We are now at Golgotha, the place of the skulls, the hill upon which Jesus was crucified. Consistent with His ministry and instructions, Jesus’ final words were words revealing the word of redemption, and of comfort and instruction and faith and forgiveness.
In the last approximate 6 hours of Jesus life, on the cross, a second saying from him was his shortest:
‘I Thirst’
Reference: John 19:28
It’s Meaning from the Old Testament: First, it was a prophetic fulfillment of the experiences and life of David, which we understand had a future application for Jesus and His crucifixion. Psalm 69:20-21 where David says, ‘Scorn has broken my heart and has left me helpless; I looked for sympathy but there was none, and for conforters but I found none. They put gall in my food and gave me vinegar for thirst’. It is that last phrase as vinegar for thirst that we apply to Jesus’ words.
A second application of these words shows the extremis and human suffering of Jesus in his beatings, at trial, and now by crucifixion on the cross. Isaiah has one of the best descriptive summaries in 12 verses of the physical suffering and the spiritual work of Jesus in His redemptive work. 1 Who has believed our message
and to whom has the arm of the Lord been revealed?
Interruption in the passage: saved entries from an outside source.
## config.mk

```make
export PLATFORM = sky130hd
export DESIGN_NAME = iq_feed_ctrl
export DESIGN_NICKNAME = d
export VERILOG_FILES = /design/src/rtl/fm_radio_pkg.sv /design/src/rtl/iq_feed_ctrl.sv
export SDC_FILE = /design/constraint.sdc
export NUM_CORES = 1
export LEC_CHECK = 0
export ABC_AREA = 1
export BUFFER_PORTS_ARGS = -buffer_cell sky130_fd_sc_hd__buf_2
export CORE_ASPECT_RATIO = 0.75
export CORE_MARGIN = 2
export CORE_UTILIZATION = 30
export CTS_CLUSTER_SIZE = 14
export DETAILED_ROUTE_END_ITERATION = 10
export PLACE_DENSITY = 0.52
export SYNTH_ARGS = -nofsm -noshare
export SYNTH_HDL_FRONTEND = slang
export SYNTH_SLANG_ARGS = --single-unit
```

## constraint.sdc

```tcl
create_clock -name clock -period 6.8 [get_ports clock]
set_input_delay 0.34 -clock clock [delete_from_list [all_inputs] [get_ports clock]]
set_output_delay 0.34 -clock clock [all_outputs]
set_load 0.005 [all_outputs]
```
--- config.mk ---
export PLATFORM = sky130hd
export DESIGN_NAME = cfg_loader
export DESIGN_NICKNAME = d
export VERILOG_FILES = /design/src/rtl/cfg_loader.sv
export SDC_FILE = /design/constraint.sdc
export NUM_CORES = 1
export LEC_CHECK = 0
export ABC_AREA = 1
export BUFFER_PORTS_ARGS = -buffer_cell sky130_fd_sc_hd__buf_4
export CAP_MARGIN = 20
export CORE_MARGIN = 4
export CORE_UTILIZATION = 57
export CTS_CLUSTER_DIAMETER = 80
export DETAILED_ROUTE_END_ITERATION = 6
export GPL_ROUTABILITY_DRIVEN = 0
export MAX_ROUTING_LAYER = met4
export PLACE_DENSITY = 0.89
export SLEW_MARGIN = 40
export SYNTH_ARGS = -nofsm -noshare
export SYNTH_HDL_FRONTEND = slang
export SYNTH_SLANG_ARGS = --single-unit
--- constraint.sdc ---
create_clock -name clk -period 1.7 [get_ports clk]
set_input_delay 0.085 -clock clk [delete_from_list [all_inputs] [get_ports clk]]
set_output_delay 0.085 -clock clk [all_outputs]
set_load 0.01 [all_outputs]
2 He grew up before him like a tender shoot,
and like a root out of dry ground.
He had no beauty or majesty to attract us to him,
nothing in his appearance that we should desire him.
3 He was despised and rejected by mankind,
a man of suffering, and familiar with pain.
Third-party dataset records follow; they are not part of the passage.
### config.mk
export PLATFORM = sky130hd
export DESIGN_NAME = arb_mux2_flat
export DESIGN_NICKNAME = d
export VERILOG_FILES = /design/src/rtl/arb_mux2_if.sv /design/src/rtl/arb_mux2.sv /design/src/flat_wrapper.sv
export SDC_FILE = /design/constraint.sdc
export NUM_CORES = 1
export LEC_CHECK = 0
export CORE_ASPECT_RATIO = 1.1
export CORE_MARGIN = 1.5
export CORE_UTILIZATION = 36
export DETAILED_ROUTE_END_ITERATION = 16
export GPL_TIMING_DRIVEN = 1
export PLACE_DENSITY = 0.72
export SYNTH_ARGS = -nofsm -noshare
export SYNTH_HDL_FRONTEND = slang
export SYNTH_SLANG_ARGS = --single-unit
### constraint.sdc
create_clock -name clk -period 1.5 [get_ports clk]
set_clock_uncertainty 0.05 [all_clocks]
set_input_delay 0.15 -clock clk [delete_from_list [all_inputs] [get_ports clk]]
set_output_delay 0.15 -clock clk [all_outputs]
set_load 0.01 [all_outputs]
### src/rtl/arb_mux2_if.sv
// Handshake bundle for arb_mux2: two upstream sources and one merged
// downstream port. The *_last signals exist only when
// ARB_MUX2_PKT_LOCK_EN is defined.
interface arb_mux2_if #(
    parameter int WIDTH = 8
);
    logic [WIDTH-1:0] in1;
    logic             in1_valid;
    logic             in1_ready;
    logic [WIDTH-1:0] in2;
    logic             in2_valid;
    logic             in2_ready;
    logic [WIDTH-1:0] out;
    logic             out_valid;
    logic             out_ready;
    logic             out_sel;
`ifdef ARB_MUX2_PKT_LOCK_EN
    logic             in1_last;
    logic             in2_last;
    logic             out_last;

    // Arbiter side
    modport slave (
        input  in1, in1_valid, in1_last, in2, in2_valid, in2_last, out_ready,
        output in1_ready, in2_ready, out, out_valid, out_sel, out_last
    );
    // Source/sink side
    modport master (
        output in1, in1_valid, in1_last, in2, in2_valid, in2_last, out_ready,
        input  in1_ready, in2_ready, out, out_valid, out_sel, out_last
    );
`else
    // Arbiter side
    modport slave (
        input  in1, in1_valid, in2, in2_valid, out_ready,
        output in1_ready, in2_ready, out, out_valid, out_sel
    );
    // Source/sink side
    modport master (
        output in1, in1_valid, in2, in2_valid, out_ready,
        input  in1_ready, in2_ready, out, out_valid, out_sel
    );
`endif
endinterface

### src/rtl/arb_mux2.sv
// arb_mux2: two-input round-robin stream arbiter with a one-entry
// registered output stage. Optional packet lock under the macro
// ARB_MUX2_PKT_LOCK_EN keeps the grant on one source until its last beat.
module arb_mux2 #(
    parameter int WIDTH = 8
) (
    input  logic       clk,
    input  logic       rst,
    arb_mux2_if.slave  bus
);
    logic [1:0][WIDTH-1:0] din;
    logic [WIDTH-1:0]      out_q;
    logic                  out_valid_q;
    logic                  out_sel_q;
    logic                  last_grant;
    logic                  load;
    logic                  have;
    logic                  c;
    logic                  take;

    assign din  = {bus.in2, bus.in1};
    assign load = !out_valid_q || bus.out_ready;

`ifdef ARB_MUX2_PKT_LOCK_EN
    logic locked;
    logic lock_src;
    logic out_last_q;
    logic clast;

    assign clast        = c ? bus.in2_last : bus.in1_last;
    assign bus.out_last = out_last_q;
`endif

    // Pick a source: round-robin on contention, forced to the lock owner mid-packet
    always_comb begin
        c    = 1'b0;
        have = bus.in1_valid || bus.in2_valid;
        if (bus.in1_valid && bus.in2_valid)
            c = !last_grant;
        else if (bus.in2_valid)
            c = 1'b1;
`ifdef ARB_MUX2_PKT_LOCK_EN
        if (locked) begin
            c    = lock_src;
            have = lock_src ? bus.in2_valid : bus.in1_valid;
        end
`endif
    end

    // A beat moves only when the output slot frees up and reset is low
    assign take          = !rst && load && have;
    assign bus.in1_ready = take && !c;
    assign bus.in2_ready = take && c;

    assign bus.out       = out_q;
    assign bus.out_valid = out_valid_q;
    assign bus.out_sel   = out_sel_q;

    // Output register and round-robin pointer
    always_ff @(posedge clk) begin
        if (rst) begin
            out_q       <= '0;
            out_valid_q <= 1'b0;
            out_sel_q   <= 1'b0;
            last_grant  <= 1'b1;
`ifdef ARB_MUX2_PKT_LOCK_EN
            locked      <= 1'b0;
            lock_src    <= 1'b0;
            out_last_q  <= 1'b0;
`endif
        end else if (load) begin
            if (have) begin
                out_q       <= din[c];
                out_sel_q   <= c;
                out_valid_q <= 1'b1;
`ifdef ARB_MUX2_PKT_LOCK_EN
                out_last_q  <= clast;
                // Pointer only advances at packet boundaries
                if (clast) begin
                    locked     <= 1'b0;
                    last_grant <= c;
                end else begin
                    locked     <= 1'b1;
                    lock_src   <= c;
                end
`else
                last_grant  <= c;
`endif
            end else begin
                out_valid_q <= 1'b0;
            end
        end
    end
endmodule

### src/flat_wrapper.sv
// flat-port wrapper written by rule: the top's interface ports become plain ports
module arb_mux2_flat 
#(
    parameter int WIDTH = 8
)
  (clk, rst, bus_in1, bus_in1_valid, bus_in2, bus_in2_valid, bus_out_ready, bus_in1_ready, bus_in2_ready, bus_out, bus_out_valid, bus_out_sel);
  arb_mux2_if #(.WIDTH(WIDTH)) bus_i ();
  input  logic clk;
  input  logic rst;
  input wire logic [$bits(bus_i.in1)-1:0] bus_in1;
  input wire logic [$bits(bus_i.in1_valid)-1:0] bus_in1_valid;
  input wire logic [$bits(bus_i.in2)-1:0] bus_in2;
  input wire logic [$bits(bus_i.in2_valid)-1:0] bus_in2_valid;
  input wire logic [$bits(bus_i.out_ready)-1:0] bus_out_ready;
  output wire logic [$bits(bus_i.in1_ready)-1:0] bus_in1_ready;
  output wire logic [$bits(bus_i.in2_ready)-1:0] bus_in2_ready;
  output wire logic [$bits(bus_i.out)-1:0] bus_out;
  output wire logic [$bits(bus_i.out_valid)-1:0] bus_out_valid;
  output wire logic [$bits(bus_i.out_sel)-1:0] bus_out_sel;
  assign bus_i.in1 = bus_in1;
  assign bus_i.in1_valid = bus_in1_valid;
  assign bus_i.in2 = bus_in2;
  assign bus_i.in2_valid = bus_in2_valid;
  assign bus_i.out_ready = bus_out_ready;
  assign bus_in1_ready = bus_i.in1_ready;
  assign bus_in2_ready = bus_i.in2_ready;
  assign bus_out = bus_i.out;
  assign bus_out_valid = bus_i.out_valid;
  assign bus_out_sel = bus_i.out_sel;
  arb_mux2 #(.WIDTH(WIDTH)) u_core (.clk(clk), .rst(rst), .bus(bus_i));
endmodule
# After elaboration in Yosys (flattened, before gate mapping)
# Cells that the tools add are included.
# totals
ff_bits	11
out_inout_bits	12
# classes
magnitude_cmp	1
mux	5
reduce_logical	12
# op_table
cell	count
8-bit two-way mux	2
1-bit logical AND	5
1-bit logical NOT	4
1-bit two-way mux	3
1-bit logical OR	2
1-bit by 2-bit < comparator with 1-bit output, second input constant	1
2-bit AND reduction	1

# Depth between registers and ports, before layout
# depth
word_depth	5
mapped_depth	5

# Worst setup path after synthesis
# No wires, ideal clock.
# synth_timing
path_type	reg2out
startpoint	register u_core.out_valid_q (netlist: u_core.bus.out_valid)
endpoint	output port bus_in2_ready
t_arrival_ns	1.013
t_required_ns	1.300
setup_slack_ns	0.287
path_stages_with_launch	5
n_path_buf	1
path_cell_list	dfxtp_1 -> nand2b_1 -> clkbuf_1 -> nand2_1 -> nor2_1
# synth_between
elab_chain_cells	5
# synth_lines
element	line	source
from (decl)	arb_mux2.sv:13	logic out_valid_q;
from (signal assigned)	arb_mux2.sv:63	out_valid_q <= 1'b0;
from (signal assigned)	arb_mux2.sv:75	out_valid_q <= 1'b1;
from (signal assigned)	arb_mux2.sv:90	out_valid_q <= 1'b0;
1-bit logical NOT	arb_mux2.sv:22	assign load = !out_valid_q || bus.out_ready;
1-bit logical OR	arb_mux2.sv:22	
1-bit logical AND (2 in a row)	arb_mux2.sv:51	assign take = !rst && load && have;
1-bit logical AND	arb_mux2.sv:53	assign bus.in2_ready = take && c;
to (decl)	flat_wrapper.sv:16	output wire logic [$bits(bus_i.in2_ready)-1:0] bus_in2_ready;
# No other way between the ends.

# Worst setup path in the final report
# layout_timing
startpoint	register u_core.out_valid_q (netlist: u_core.bus.out_valid)
endpoint	output port bus_out_valid
# layout_rtl
element	line	source
to (decl)	flat_wrapper.sv:18	output wire logic [$bits(bus_i.out_valid)-1:0] bus_out_valid;
# No word-level cell between the ends.

==> metrics.md <==
| Metric | Value |
|---|---|
| Vias | 626 |
| Worst Hold Class | input port to register |
| Worst slew pin tran | 0.228 ns |
| Core Area | 1540 µm² |
| Area Overhead vs Synth | 71.9% |
| Clk_lat worst skew | 0.26 ns |
| CP Launch Type | register |
| Crit-path max cell delay | 0.55 ns |
| Initial Utilization | 37.6% |
| Die Area | 1860 µm² |
| Max_cap viols | 0 |
| DRT Pass-1 Iters | 4 |
| Setup-failing EPs final | 0 |
| H-tree Lvls | 1 |
| Clk sinks | 11 |
| Final WL | 1.48 mm |
| Cell leakage power | 0.000403 µW |
| FMAX | 0.717 GHz |
| Initial drt markers | 11 |
| First-pass GRT wire length | 2.35 mm |
| Grt ovf | 0 |
| Cell family with the largest share of critical-path delay | buffers and inverters |
| Final core occ | 64.7% |
| Max VDD drop | 0.398 mV |
| Crit path max fanout | 2 |
| Post-synth cell types | 16 |
| Status | complete, no violations |
| Layout cell share with drive strength beyond 1 | 27.9% |
| Residual DRC | 0 |
| Yosys warns | 0 |
| Syn nets | 84 |
| Routability cong. | 0.721 |
| Worst EP required | 1.30 ns |
| Pin count of the biggest net entering global routing | 10 |
| Post-Syn Area | 579 µm² |
| GRT Util Overall | 19.0% |
| Final cell count without fillers | 121 |
| Slowest CP cell | clkdlybuf4s50_1 |
| Vias in the first global route | 594 |
| Setup WS pre-CTS | -0.432 ns |
| Port Buffers | 32 |
| Clock buffer depth | 2 |
| HPWL after DPL | 1.13 mm |
| CP bufs+invs | 1 |
| Synth Instances | 63 |
| Antenna viol nets, final | 0 |
| Crit. End Element | primary output |
| RSZ-0062 raised after global routing | false |
| Clock-pin slew on the worst setup and hold paths | 0.07 ns |
| Tmin final | 1.39 ns |
| Crit path cell chain | clkdlybuf4s50_1 |
| Number of synthesized register bits | 11 |
| # rows | 15 |
| Period utilisation layout | 93.0% |
| Placed cell count | 116 |
| Syn avg cell area | 9.20 µm² |
| Number of top-level pins | 33 |
| Arr. time, crit path | 1.19 ns |
| TritonCTS clock tree | done |
| Final Hold Viols | 0 |
| Final worst slack | 0.106 ns |
| Seq/Total Area, Yosys | 38.0% |
| PwrDens | 798 nW/µm² |
| Initial antenna violation count | 0 |
| Clock root buffer | clkbuf_4 |
| Via-per-instance ratio | 5.17 |
| Slew HR | 84.8% |
| Nets | 126 |
| # diodes | 0 |
| Slew Viols, Final | 0 |
| CTS Buf Count | 3 |
| Die Y-Extent | 45.1 µm |
| Die span in x | 41.2 µm |
| DR WL/cell | 12.2 µm |
| Hold-fix buffers, CTS | 0 |
| WS Path Type | register to primary output |
## logic make-up after synthesis
logic type / Yosys count / synth area share [%]
flip-flops: 11 / 38.0
AO/OA/AOI/OAI: 23 / 37.4
AND/OR/NAND/NOR: 23 / 18.1
buffers and inverters: 6 / 6.48
## layout make-up
cell class                      instances  area (µm²)
Tap cell                               17        21.3
Timing Repair Buffer                   42         387
Fill cell                             136         543
Sequential cell                        11         221
Multi-Input combinational cell         46         337
Inverter                                1        3.75
Clock buffer                            4        26.3
## per-stage QoR
stage / cell area, µm² / TNS (ns) / hold slack [ns] / power, µW
finish: 996 / 0 / 0.362 / 794
global route: 996 / 0 / 0.376 / 844
CTS: 1000 / 0 / 0.358 / 806
detailed placement: 955 / -1.44 / 0.495 / 595
global placement: 955 / -1.12 / 0.484 / 591
floorplan: 579 / 0 / 0.168 / 457
## routing by layer
layer  GRT usage [%]  wire, µm  vias up
li1                -         -      309
met1            19.9       591      295
met2            33.4       797       20
met3            2.96        69        2
met4            11.6        21        0
met5               0         0        -
## worst reg2reg max path, stage by stage, from the launching register on
cell and delay [ns]:
dfxtp_2 0.34, a21boi_4 0.13, buf_4 0.14, buf_4 0.13, nand2_1 0.06, a311oi_2 0.26
## synth_stat cells (all sizes together)
cell type / n / area, µm²
nand2: 17 / 63.8
a21oi: 11 / 55.1
dfxtp: 11 / 220
a311oi: 8 / 120
buf: 4 / 30.0
a21bo: 2 / 20.0
nor2: 2 / 7.51
a21boi: 1 / 11.3
a311o: 1 / 10.0
and2: 1 / 8.76
clkbuf: 1 / 3.75
inv: 1 / 3.75
nand2b: 1 / 6.26
nor3b: 1 / 12.5
or2: 1 / 6.26
## state kept, by name (all words and copies together) (netlist names)
register	count
u_core.bus.out	8
u_core.bus.out_sel	1
u_core.bus.out_valid	1
u_core.last_grant	1
## report_power, final
group          switching [µW]  internal [µW]  leakage [µW]
clock                     101            103     0.0000150
combinational             102            153      0.000297
sequential               15.9            319     0.0000913
total                     219            576      0.000403
## path summary, 6_finish.rpt
path / depth (start not counted) / startpoint / to / slack, ns
worst max-delay path: 1 / u_core.bus.out_valid / bus_out_valid / 0.11
worst min-delay path: 3 / bus_in2_valid / u_core.last_grant / 0.36
worst max register to register: 5 / u_core.last_grant / u_core.bus.out[1] / 0.31
worst min register to register: 2 / u_core.bus.out[6] / u_core.bus.out[6] / 0.50
## timing repair
item,in CTS,in global routing
resized for setup,9,1
pin swaps,1,0
setup buffers,1,0
setup endpoints to repair,2,1
## cell usage in the layout (no fill, tap or decap), types with 2 or more instances in the layout
cell type / instances
clkdlybuf4s50_1: 28
nand2_1: 17
a21oi_1: 11
buf_4: 10
dfxtp_1: 10
a311oi_2: 8
clkbuf_4: 3
dlygate4sd2_1: 3
nor2_1: 2
a21bo_2: 2
Note: power is estimated with default switching activity, not from simulation.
Like one from whom people hide their faces
he was despised, and we held him in low esteem.
4 Surely he took up our pain
and bore our suffering,
yet we considered him punished by God,
stricken by him, and afflicted.
5 But he was pierced for our transgressions,
he was crushed for our iniquities;
the punishment that brought us peace was on him,
and by his wounds we are healed.
6 We all, like sheep, have gone astray,
each of us has turned to our own way;
and the Lord has laid on him
the iniquity of us all.
7 He was oppressed and afflicted,
yet he did not open his mouth;
he was led like a lamb to the slaughter,
and as a sheep before its shearers is silent,
so he did not open his mouth.
8 By oppression[a] and judgment he was taken away.
Yet who of his generation protested?
For he was cut off from the land of the living;
for the transgression of my people he was punished.[b]
9 He was assigned a grave with the wicked,
and with the rich in his death,
though he had done no violence,
nor was any deceit in his mouth.
10 Yet it was the Lord’s will to crush him and cause him to suffer,
and though the Lord makes[c] his life an offering for sin,
he will see his offspring and prolong his days,
and the will of the Lord will prosper in his hand.